TASK TO COMPLETE:
Find the word "timing" in the listing. Copy out each line where it occurs.
──────────
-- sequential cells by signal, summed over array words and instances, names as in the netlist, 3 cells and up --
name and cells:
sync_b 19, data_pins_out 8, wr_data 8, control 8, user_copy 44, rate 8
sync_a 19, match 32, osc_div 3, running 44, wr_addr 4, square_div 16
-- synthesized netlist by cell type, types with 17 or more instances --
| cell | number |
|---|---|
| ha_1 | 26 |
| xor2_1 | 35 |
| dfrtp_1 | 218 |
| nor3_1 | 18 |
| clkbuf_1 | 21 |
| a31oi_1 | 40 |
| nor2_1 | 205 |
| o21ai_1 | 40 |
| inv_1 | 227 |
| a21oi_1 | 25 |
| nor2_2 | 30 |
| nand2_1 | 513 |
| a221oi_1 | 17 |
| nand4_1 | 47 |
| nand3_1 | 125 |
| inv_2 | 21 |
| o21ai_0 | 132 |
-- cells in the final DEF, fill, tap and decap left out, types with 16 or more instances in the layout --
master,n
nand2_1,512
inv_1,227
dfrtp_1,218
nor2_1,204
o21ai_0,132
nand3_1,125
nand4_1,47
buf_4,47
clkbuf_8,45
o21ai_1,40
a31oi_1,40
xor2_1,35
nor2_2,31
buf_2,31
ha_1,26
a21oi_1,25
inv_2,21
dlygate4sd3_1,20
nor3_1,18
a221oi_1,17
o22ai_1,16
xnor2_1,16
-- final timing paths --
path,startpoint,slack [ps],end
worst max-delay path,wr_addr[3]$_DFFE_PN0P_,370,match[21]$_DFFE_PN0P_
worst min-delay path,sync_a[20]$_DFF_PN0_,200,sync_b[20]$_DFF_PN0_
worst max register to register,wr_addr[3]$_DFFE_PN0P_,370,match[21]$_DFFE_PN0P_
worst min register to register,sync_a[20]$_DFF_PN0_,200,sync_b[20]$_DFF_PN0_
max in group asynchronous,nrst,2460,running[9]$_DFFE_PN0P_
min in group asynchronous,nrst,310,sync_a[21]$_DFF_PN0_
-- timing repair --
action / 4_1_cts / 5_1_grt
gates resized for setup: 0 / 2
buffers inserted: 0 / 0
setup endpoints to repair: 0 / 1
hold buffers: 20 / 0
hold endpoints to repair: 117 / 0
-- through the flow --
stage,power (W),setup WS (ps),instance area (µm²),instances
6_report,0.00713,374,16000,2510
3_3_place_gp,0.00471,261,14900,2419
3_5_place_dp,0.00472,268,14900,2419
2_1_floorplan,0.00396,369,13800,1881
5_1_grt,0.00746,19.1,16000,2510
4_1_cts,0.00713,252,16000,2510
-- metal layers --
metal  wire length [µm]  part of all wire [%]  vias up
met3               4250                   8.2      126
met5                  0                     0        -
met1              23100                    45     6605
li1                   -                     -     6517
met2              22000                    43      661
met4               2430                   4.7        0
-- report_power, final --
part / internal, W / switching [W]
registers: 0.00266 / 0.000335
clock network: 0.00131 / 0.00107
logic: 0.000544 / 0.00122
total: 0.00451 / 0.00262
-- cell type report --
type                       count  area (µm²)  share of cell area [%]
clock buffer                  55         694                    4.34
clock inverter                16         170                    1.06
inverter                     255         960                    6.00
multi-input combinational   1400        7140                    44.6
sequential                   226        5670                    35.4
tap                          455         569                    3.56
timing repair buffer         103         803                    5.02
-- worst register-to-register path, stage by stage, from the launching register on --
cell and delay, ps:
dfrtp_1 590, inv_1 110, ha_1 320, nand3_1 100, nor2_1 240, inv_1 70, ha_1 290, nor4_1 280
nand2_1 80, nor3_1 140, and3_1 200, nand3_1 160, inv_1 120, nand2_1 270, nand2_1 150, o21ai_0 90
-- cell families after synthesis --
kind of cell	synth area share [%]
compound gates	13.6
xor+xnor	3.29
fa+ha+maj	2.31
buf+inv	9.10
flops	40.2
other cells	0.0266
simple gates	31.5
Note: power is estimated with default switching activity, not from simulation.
──────────
OUTPUT OF THE EXERCISE:
-- final timing paths --
-- timing repair --
timing repair buffer         103         803                    5.02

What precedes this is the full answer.